616: flight training

Transcript

I’m Ada Limón and this is The Slowdown.

I’ve been thinking of what folks are calling The Great Resignation lately or The Big Quit. Nearly 20 million people quit their jobs in the second half of 2021 and many people I know personally are rethinking what it means to find not just a job they like, but a job that aligns with their greater purpose.

I can’t help but feel like there is a fundamental shift happening in terms of how we think about work, careers, and how they fuel our lives. I think the pandemic has caused a sort of awakening when it comes to how we spend our time, who we spend it with, and what sort of life we want to carve out for ourselves.

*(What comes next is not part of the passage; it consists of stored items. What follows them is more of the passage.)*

===== src/rtl/minisys_io_pkg.sv =====
// Shared constants and helpers for the minisys board I/O conditioning blocks
// (switches now; LEDs and keypad later reuse the same timing defaults).
package minisys_io_pkg;

    // Number of board DIP switches.
    localparam int SW_WIDTH = 16;

    // Default debounce timing: CPU cycles per sample tick, and the number of
    // consecutive differing samples needed before a new level is accepted.
    localparam int SW_TICK_DIV_DEF = 25000;
    localparam int SW_STABLE_N_DEF = 8;

    // What a single debounce bit does in a given cycle.
    typedef enum logic [1:0] {
        DB_HOLD    = 2'b00,  // no sample tick: everything keeps its value
        DB_RESTART = 2'b01,  // sample matches the accepted level: restart count
        DB_COUNT   = 2'b10,  // sample differs, not yet long enough: count it
        DB_ACCEPT  = 2'b11   // sample differed for the full window: take it
    } db_action_e;

    // Decide the debounce action from the tick, the level comparison and
    // whether the counter already holds the last-but-one differing sample.
    function automatic db_action_e db_action(
        input logic tick,
        input logic differ,
        input logic at_limit
    );
        db_action_e act;
        if (!tick) begin
            act = DB_HOLD;
        end else if (!differ) begin
            act = DB_RESTART;
        end else if (at_limit) begin
            act = DB_ACCEPT;
        end else begin
            act = DB_COUNT;
        end
        return act;
    endfunction

endpackage


===== src/rtl/debounce_bit.sv =====
// One switch channel: two-flop synchroniser, stability counter, accepted
// level and a one-cycle change pulse aligned with the level update.
module debounce_bit
    import minisys_io_pkg::*;
#(
    parameter int STABLE_N = SW_STABLE_N_DEF,
    parameter int CNT_W    = $clog2(STABLE_N + 1)
) (
    input  logic clk,
    input  logic rst,
    input  logic tick,
    input  logic raw,
    output logic level,
    output logic pulse
);

    localparam logic [CNT_W-1:0] CNT_ZERO = {CNT_W{1'b0}};
    localparam logic [CNT_W-1:0] CNT_ONE  = CNT_W'(1);
    localparam logic [CNT_W-1:0] CNT_LAST = CNT_W'(STABLE_N - 1);

    logic             sync1_r;
    logic             sync2_r;
    logic [CNT_W-1:0] cnt_r;
    logic             level_r;
    logic             pulse_r;
    db_action_e       act_s;

    // Classify this cycle from the synchronised sample and the accepted level.
    always_comb begin
        act_s = db_action(tick, (sync2_r != level_r), (cnt_r == CNT_LAST));
    end

    // Bring the asynchronous pad into the clock domain; only sync2_r is used.
    always_ff @(posedge clk or posedge rst) begin
        if (rst) begin
            sync1_r <= 1'b0;
            sync2_r <= 1'b0;
        end else begin
            sync1_r <= raw;
            sync2_r <= sync1_r;
        end
    end

    // Count consecutive differing ticks; accept the new level on the last one.
    always_ff @(posedge clk or posedge rst) begin
        if (rst) begin
            cnt_r   <= CNT_ZERO;
            level_r <= 1'b0;
            pulse_r <= 1'b0;
        end else begin
            pulse_r <= 1'b0;
            case (act_s)
                DB_HOLD: begin
                    cnt_r <= cnt_r;
                end
                DB_RESTART: begin
                    cnt_r <= CNT_ZERO;
                end
                DB_COUNT: begin
                    cnt_r <= cnt_r + CNT_ONE;
                end
                DB_ACCEPT: begin
                    cnt_r   <= CNT_ZERO;
                    level_r <= sync2_r;
                    pulse_r <= 1'b1;
                end
                default: begin
                    cnt_r <= CNT_ZERO;
                end
            endcase
        end
    end

    assign level = level_r;
    assign pulse = pulse_r;

endmodule


===== src/rtl/switch_debounce.sv =====
// Switch front end: shared debounce sample prescaler, one debounce_bit per
// switch, and sticky per-bit change flags with a software clear strobe.
module switch_debounce
    import minisys_io_pkg::*;
#(
    parameter int WIDTH    = SW_WIDTH,
    parameter int TICK_DIV = SW_TICK_DIV_DEF,
    parameter int STABLE_N = SW_STABLE_N_DEF,
    parameter int CNT_W    = $clog2(STABLE_N + 1)
) (
    input  logic             swdbclk,
    input  logic             swdbrst,
    input  logic [WIDTH-1:0] switch_raw,
    input  logic [WIDTH-1:0] chg_clr,
    output logic [WIDTH-1:0] switch_o,
    output logic [WIDTH-1:0] change_p,
    output logic [WIDTH-1:0] changed
);

    // A divider of 1 still needs a one-bit counter that simply stays at 0.
    localparam int PRE_W = (TICK_DIV > 1) ? $clog2(TICK_DIV) : 1;
    localparam logic [PRE_W-1:0] PRE_ZERO = {PRE_W{1'b0}};
    localparam logic [PRE_W-1:0] PRE_ONE  = PRE_W'(1);
    localparam logic [PRE_W-1:0] PRE_LAST = PRE_W'(TICK_DIV - 1);

    logic [PRE_W-1:0] pre_r;
    logic             tick_s;
    logic [WIDTH-1:0] level_s;
    logic [WIDTH-1:0] pulse_s;
    logic [WIDTH-1:0] changed_r;

    // The sample tick fires in the last cycle of each prescaler period.
    always_comb begin
        tick_s = (pre_r == PRE_LAST);
    end

    // Free-running prescaler 0..TICK_DIV-1.
    always_ff @(posedge swdbclk or posedge swdbrst) begin
        if (swdbrst) begin
            pre_r <= PRE_ZERO;
        end else if (tick_s) begin
            pre_r <= PRE_ZERO;
        end else begin
            pre_r <= pre_r + PRE_ONE;
        end
    end

    // One independent debounce channel per switch, all sharing the tick.
    for (genvar i = 0; i < WIDTH; i++) begin : g_bit
        debounce_bit #(
            .STABLE_N (STABLE_N),
            .CNT_W    (CNT_W)
        ) u_bit (
            .clk   (swdbclk),
            .rst   (swdbrst),
            .tick  (tick_s),
            .raw   (switch_raw[i]),
            .level (level_s[i]),
            .pulse (pulse_s[i])
        );
    end

    // Sticky change flags: a pulse sets, the clear strobe clears, set wins.
    always_ff @(posedge swdbclk or posedge swdbrst) begin
        if (swdbrst) begin
            changed_r <= {WIDTH{1'b0}};
        end else begin
            changed_r <= (changed_r & ~chg_clr) | pulse_s;
        end
    end

    assign switch_o = level_s;
    assign change_p = pulse_s;
    assign changed  = changed_r;

endmodule


===== config.mk =====
export PLATFORM = sky130hd
export DESIGN_NAME = switch_debounce
export DESIGN_NICKNAME = d
export VERILOG_FILES = /design/src/rtl/minisys_io_pkg.sv /design/src/rtl/debounce_bit.sv /design/src/rtl/switch_debounce.sv
export SDC_FILE = /design/constraint.sdc
export NUM_CORES = 1
export LEC_CHECK = 0
export ABC_AREA = 1
export BUFFER_PORTS_ARGS = -buffer_cell sky130_fd_sc_hd__buf_2
export CORE_MARGIN = 3
export CORE_UTILIZATION = 62
export DETAILED_ROUTE_END_ITERATION = 7
export PLACE_DENSITY = 0.84
export SLEW_MARGIN = 10
export SYNTH_ARGS = -nofsm -noshare
export SYNTH_HDL_FRONTEND = slang
export SYNTH_SLANG_ARGS = --single-unit

===== constraint.sdc =====
create_clock -name swdbclk -period 9.2 [get_ports swdbclk]
set_input_delay 1.84 -clock swdbclk [delete_from_list [all_inputs] [get_ports swdbclk]]
set_output_delay 1.84 -clock swdbclk [all_outputs]
set_load 0.01 [all_outputs]

==> impl_results.md <==
* Outcome: finished, final reports clean
* Final setup viols at 0
* Die Width at 119 µm
* Worst hold path type: register to register
* Worst slew pin tran at 1.01 ns
* Yosys warns at 0
* Register area share after synthesis at 50.4%
* Final wirelength at 17.0 mm
* Crit start category: input port
* Pwr Density at 167 nW/µm²
* Share of power burned in registers at 48.6%
* RR Endpoint: g_bit[4].u_bit.cnt_r[1]
* CP required at 9.61 ns
* Post-synth EDFFs at 0
* Sw power at 0.295 mW
* Clock sink count at 159
* Placed insts at 1174
* Depth of the most critical reg-to-reg path at 6
* Hold Crit Depth at 0
* Primary FF master, synth: dfrtp_1
* Drt pass-1 iters at 5
* Slew Limit Fails at 0
* Int Pwr at 1.17 mW
* Sum of negative setup slack at 0 ns
* Area leader, netlist: dfrtp_1
* Site Rows at 40
* Num CTS Buffers at 17
* Hold Crit Start: g_bit[8].u_bit.sync1_r
* Critical path class: input port to asynchronous set/reset pin
* Fill cells at 932
* Core ar. at 12200 µm²
* Placement Setup Slack at 5.68 ns
* WL/cell at 14.1 µm
* Max-cap check violation count at 0
* Num ports at 82
* RePlAce Congestion at 0.893
* Initial DRC Count at 623
* Final nets at 1076
* Multi-input logic area at 2950 µm²
* Most area-consuming cells after synthesis: dfrtp_1 (50%), nand2_1 (16%), nand3_1 (7.5%), inv_1 (7.2%), buf_4 (3.3%)
* GRT met3 Usage at 6.60%
* First-pass GRT wire length at 28.6 mm
* Leak pwr at 5.15 nW
* Fraction of registers with async set/reset at 100%
* Final worst slack at 6.22 ns
* Syn Area/Cell at 8.12 µm²
* Initial antenna violation count at 0
* Period utilisation layout at 32.4%
* Top-area cell type share of the netlist area at 50.4%
* Largest net degree at the start of global routing at 84
* GRT Max-Usage Layer: met2
* Die footprint at 14100 µm²
* Hold Buf Count CTS at 0
* Vias/cell at 5.23
* Clk slew on worst S/H paths at 0.06 ns
* # DRC at 0
* Sequential standard cell area at 3980 µm²
* Commonest cells post-synth: nand2_1 (331), dfrtp_1 (159), inv_1 (152)
* Area delta synth->final at 11.0%
* N_diodes at 0
* Vias at 6308
* Sw Share at 20.1%
* Final Power at 1.46 mW
* Post-CTS setup buffer count at 0
* Routing usage on met2 at 43.2%
* Non-filler cells, final at 1205
* Synthesized flop and latch total at 159
* # port buffers at 81
* Mapped Nets at 1022
* CTS tree: done
* Peak VDD IR at 0.132 mV
* Worst Setup End Kind: asynchronous set/reset pin
* Post-DP HPWL at 10.3 mm
* Root buffer cell: clkbuf_16
* Initial Utilization at 64.6%
* RSZ-0062 raised after global routing: false
* Cell with the most instances after synthesis: nand2_1
* Vias in the first global route at 6193
* Dpl cell area at 8160 µm²
* H-tree depth at 4
* Unique masters post-synth at 25
* R2r setup slk at 6.63 ns
* Max Root-Sink Buffers at 2
* Logic gate share of total power at 2.5%
* Met1 usage at 30.2%
* Synthesized instance count at 971
* F_max at 0.335 GHz
* Setup Skew at 0.00884 ns
* Final Hold Fails at 0
* Post-route cell area at 8760 µm²
* Post-route ant nets at 0
* Critical Path AT at 3.39 ns
* Grt total ovfl at 0
* Rel. slew slack at 32.4%
* Die height at 119 µm
* Syn Std Cell Area at 7890 µm²
* Post-cts sizing count at 0
* Worst-skew pair later-pin latency at 0.43 ns
* GRT Util Overall at 25.3%
* Share of layout cells above drive strength 1 at 13.4%
* Clock group share of total power at 48.9%
* Worst hold endpoint: g_bit[8].u_bit.sync2_r
* R2r startpoint: pre_r[0]
* Final min period at 2.98 ns
* CP max FO at 83
cells in the final DEF (no fill, tap or decap):
cell type / Yosys / final
clkbuf_1: 2 / 4
clkbuf_16: 0 / 17
nand2_1: 331 / 331
xor2_1: 19 / 19
nand2_4: 2 / 2
buf_4: 35 / 3
nor2_8: 1 / 1
nor3_1: 1 / 1
inv_2: 3 / 3
dfrtp_1: 159 / 159
inv_1: 152 / 151
clkinv_2: 0 / 3
nand2_2: 3 / 3
nor2_1: 40 / 40
inv_6: 0 / 1
nand4_1: 19 / 19
nand3_1: 118 / 118
o21ai_0: 1 / 1
clkbuf_8: 0 / 4
o21bai_1: 17 / 17
o21ai_1: 4 / 4
o21ai_2: 12 / 12
nor2_2: 2 / 2
nor2_4: 3 / 3
nor3_4: 1 / 1
buf_2: 5 / 81
a21oi_1: 17 / 17
ha_1: 17 / 17
bufinv_16: 0 / 3
power by group through the flow:
stage / Combinational (mW) / Sequential (mW) / Clock [mW]
after floorplan: 0.0228 / 0.722 / 0
after global placement: 0.0359 / 0.723 / 0
after detailed placement: 0.0367 / 0.723 / 0
after CTS: 0.0374 / 0.711 / 0.720
after global routing: 0.0429 / 0.711 / 0.749
final: 0.0365 / 0.711 / 0.716
area by class of cell:
class	count	share of cell area, %
sequential	159	45.4
multi-input combinational	608	33.7
inverter	155	6.70
clock buffer	25	5.66
timing repair buffer	84	4.89
tap	168	2.40
clock inverter	6	1.20
metrics by stage:
step / hold slack, ns / util (%)
2_1_floorplan: 0.331 / -
3_3_place_gp: 0.331 / 66.8
3_5_place_dp: 0.335 / 66.8
4_1_cts: 0.348 / 71.7
5_1_grt: 0.358 / 71.7
6_report: 0.347 / 71.7
worst max-delay path, stage by stage:
cell,delay (ns)
buf_2,0.12
inv_6,0.47
buf_4,0.89
flip-flops by register name, indices dropped and copies added (netlist names):
| signal | cells |
|---|---|
| g_bit.u_bit.pulse | 16 |
| pre_r | 15 |
| g_bit.u_bit.level | 16 |
| g_bit.u_bit.cnt_r | 64 |
| changed | 16 |
| g_bit.u_bit.sync2_r | 16 |
| g_bit.u_bit.sync1_r | 16 |
layer usage:
| layer | share of wire [%] | vias to the layer above |
|---|---|---|
| met5 | 0 | - |
| met3 | 6.9 | 39 |
| met2 | 50 | 194 |
| met4 | 2.4 | 0 |
| met1 | 41 | 2982 |
| li1 | - | 3093 |
worst max path at each step:
stage	from	end	slack (ns)	cells after the start
6_report	swdbrst	g_bit[10].u_bit.pulse	6.22	3
5_1_grt	swdbrst	g_bit[2].u_bit.pulse	5.89	3
4_1_cts	swdbrst	g_bit[7].u_bit.level	6.14	3
3_5_place_dp	swdbrst	g_bit[10].u_bit.sync1_r	5.68	3
3_3_place_gp	swdbrst	g_bit[10].u_bit.sync1_r	5.67	3
2_1_floorplan	swdbrst	changed[0]	3.07	1
logic make-up after synthesis:
logic type	count (synthesis)	synth area share (%)
XOR/XNOR	19	2.11
adder cells (fa/ha/maj)	17	2.70
flip-flops	159	50.4
buffers and inverters	204	12.1
AND/OR/NAND/NOR	521	28.3
AO/OA/AOI/OAI	51	4.35
No activity file was read; power rests on OpenSTA's default activity.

I still remember when I quit my job in 2010. For me, the realization that I wanted a new life also came at a time of great upheaval. It wasn’t a global pandemic, but it was spurred on by the death of my stepmother at 51. Watching someone so young lose their life to cancer puts things in perspective really fast. She died in February of 2010 and just over six months later, I left my good job at a beloved magazine.

After I said my tearful goodbyes to my dear friends and colleagues, I remember standing in Times Square and feeling like I was about to jump off the high dive. I was terrified and elated all at once. I had a plan to write a book, a place to live for a while in my hometown, but hardly any savings and no idea what was next.

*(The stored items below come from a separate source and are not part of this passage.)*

**config.mk**
```make
export PLATFORM = sky130hd
export DESIGN_NAME = message_lane_sched
export DESIGN_NICKNAME = d
export VERILOG_FILES = /design/src/rtl/message_lane_sched.sv
export SDC_FILE = /design/constraint.sdc
export NUM_CORES = 1
export LEC_CHECK = 0
export ABC_CLOCK_PERIOD_IN_PS = 2280
export CAP_MARGIN = 0
export CORE_AREA = 2 2 409 411
export DETAILED_ROUTE_END_ITERATION = 7
export DIE_AREA = 0 0 411 413
export DONT_BUFFER_PORTS = 1
export GPL_ROUTABILITY_DRIVEN = 0
export PLACE_DENSITY_LB_ADDON = 0.1
export REMOVE_ABC_BUFFERS = 1
export SYNTH_ARGS = -nofsm -noshare
export SYNTH_HDL_FRONTEND = slang
export SYNTH_SLANG_ARGS = --single-unit
```
**constraint.sdc**
```tcl
create_clock -name clk -period 2.28 [get_ports clk]
set_clock_uncertainty 0.05 [all_clocks]
set_input_delay 0.228 -clock clk [delete_from_list [all_inputs] [get_ports clk]]
set_output_delay 0.228 -clock clk [all_outputs]
set_load 0.01 [all_outputs]
```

Times Square had just set up tables and chairs in the middle of the intersection of 42nd and Broadway, and folks were sitting around and laughing and everyone looked so free. I walked to the subway station and sat on the train and cried. I knew I was doing the right thing, but my whole life had been trying to find some security and in one fell swoop I had thrown all the security away. I know now that I wouldn’t take it back for anything. I know now I was choosing myself over anything else.

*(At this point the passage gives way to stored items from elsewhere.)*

### src/rtl/decoder3to8_hold.sv
// decoder3to8_hold: registered 3-to-8 one-hot decoder with a valid/ready
// input handshake. Each accepted index drives its line for HOLD_CYCLES
// cycles, followed by one all-zero gap cycle, so consecutive lines never
// overlap (break-before-make). Dropping en during the drive cuts the hold
// short; the gap cycle then reports aborted instead of done.
module decoder3to8_hold #(
  parameter int HOLD_CYCLES = 4,  // cycles each line stays high, 1..255
  parameter int CNT_W       = 8   // hold counter width, 2**CNT_W > HOLD_CYCLES
) (
  input  logic       clk,
  input  logic       rst_n,
  input  logic       en,
  input  logic       in_valid,
  output logic       in_ready,
  input  logic [2:0] I,
  output logic [7:0] Y,
  output logic       busy,
  output logic       done,
  output logic       aborted
);

  typedef enum logic [1:0] {
    IDLE  = 2'd0,
    DRIVE = 2'd1,
    GAP   = 2'd2
  } state_t;

  // The counter holds the number of drive cycles still to come after the
  // current one, so a value of zero means this is the last drive cycle.
  localparam logic [CNT_W-1:0] HOLD_LOAD = CNT_W'(HOLD_CYCLES - 1);

  state_t           state_q, state_d;
  logic [CNT_W-1:0] cnt_q, cnt_d;
  logic [7:0]       y_q, y_d;
  logic             busy_q, busy_d;
  logic             done_q, done_d;
  logic             aborted_q, aborted_d;

  logic [7:0]       onehot;
  logic             accept;

  // One comparator per output line; exactly one of them matches any index.
  for (genvar gi = 0; gi < 8; gi++) begin : g_decode
    assign onehot[gi] = (I == 3'(gi));
  end

  // rst_n is folded in so nothing upstream sees ready while held in reset.
  assign in_ready = en & (state_q == IDLE) & rst_n;
  assign accept   = in_valid & in_ready;

  // Next-state and next-output logic; all outputs are registered.
  always_comb begin
    state_d   = state_q;
    cnt_d     = cnt_q;
    y_d       = y_q;
    busy_d    = busy_q;
    done_d    = 1'b0;
    aborted_d = 1'b0;

    case (state_q)
      IDLE: begin
        y_d    = 8'h00;
        busy_d = 1'b0;
        if (accept) begin
          state_d = DRIVE;
          y_d     = onehot;
          cnt_d   = HOLD_LOAD;
          busy_d  = 1'b1;
        end
      end

      DRIVE: begin
        busy_d = 1'b1;
        if (!en) begin
          // Abort takes precedence over normal completion.
          state_d   = GAP;
          y_d       = 8'h00;
          cnt_d     = '0;
          aborted_d = 1'b1;
        end else if (cnt_q == '0) begin
          state_d = GAP;
          y_d     = 8'h00;
          done_d  = 1'b1;
        end else begin
          cnt_d = cnt_q - 1'b1;
        end
      end

      GAP: begin
        // Single gap cycle, left unconditionally regardless of en.
        state_d = IDLE;
        y_d     = 8'h00;
        busy_d  = 1'b0;
      end

      default: begin
        state_d = IDLE;
        y_d     = 8'h00;
        cnt_d   = '0;
        busy_d  = 1'b0;
      end
    endcase
  end

  // State and output registers; reset clears everything immediately.
  always_ff @(posedge clk or negedge rst_n) begin
    if (!rst_n) begin
      state_q   <= IDLE;
      cnt_q     <= '0;
      y_q       <= 8'h00;
      busy_q    <= 1'b0;
      done_q    <= 1'b0;
      aborted_q <= 1'b0;
    end else begin
      state_q   <= state_d;
      cnt_q     <= cnt_d;
      y_q       <= y_d;
      busy_q    <= busy_d;
      done_q    <= done_d;
      aborted_q <= aborted_d;
    end
  end

  assign Y       = y_q;
  assign busy    = busy_q;
  assign done    = done_q;
  assign aborted = aborted_q;

endmodule

### config.mk
export PLATFORM = sky130hd
export DESIGN_NAME = decoder3to8_hold
export DESIGN_NICKNAME = d
export VERILOG_FILES = /design/src/rtl/decoder3to8_hold.sv
export SDC_FILE = /design/constraint.sdc
export NUM_CORES = 1
export LEC_CHECK = 0
export CAP_MARGIN = 0
export CELL_PAD_IN_SITES_DETAIL_PLACEMENT = 1
export CELL_PAD_IN_SITES_GLOBAL_PLACEMENT = 1
export CORE_ASPECT_RATIO = 1.5
export CORE_MARGIN = 2
export CORE_UTILIZATION = 39
export DETAILED_ROUTE_END_ITERATION = 10
export PLACE_DENSITY = 0.78
export SKIP_CTS_REPAIR_TIMING = 1
export SLEW_MARGIN = 15
export SYNTH_ARGS = -nofsm -noshare
export SYNTH_HDL_FRONTEND = slang
export SYNTH_SLANG_ARGS = --single-unit
### constraint.sdc
create_clock -name clk -period 2.6 [get_ports clk]
set_clock_uncertainty 0.1 [all_clocks]
set_input_delay 0.52 -clock clk [delete_from_list [all_inputs] [get_ports clk]]
set_output_delay 0.52 -clock clk [all_outputs]
set_load 0.01 [all_outputs]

Today’s poem is a contemplation on what it is to feel free, to escape your expected life for one minute and to see the endless possibilities of what’s next.


flight training
by Shayla Lawz

sometimes i want to ask the earth,
was it beautiful	      here
without us

or maybe you were lonely too

my nephew asks me why his paper airplane
never really flies	      from here

& i ask the same of our bodies
is it the vessel; is it the way that we’re made
was the sky all lilac & orange for you too

how many nights have i been
at this window & when did it become a door
lately, i’ve been dreaming
evacuation; 

of catapulting to a bright moon
& all this grief turned to
dust
to ocean
to blue light

all this dreaming makes me wonder
if there’s always been a sky
this close

in the air i am briefly starlit
& everything
is alive

"flight training" by Shayla Lawz, from speculation, n. copyright © 2021 Shaylaw Lawz. Used by permission of Autumn House Press.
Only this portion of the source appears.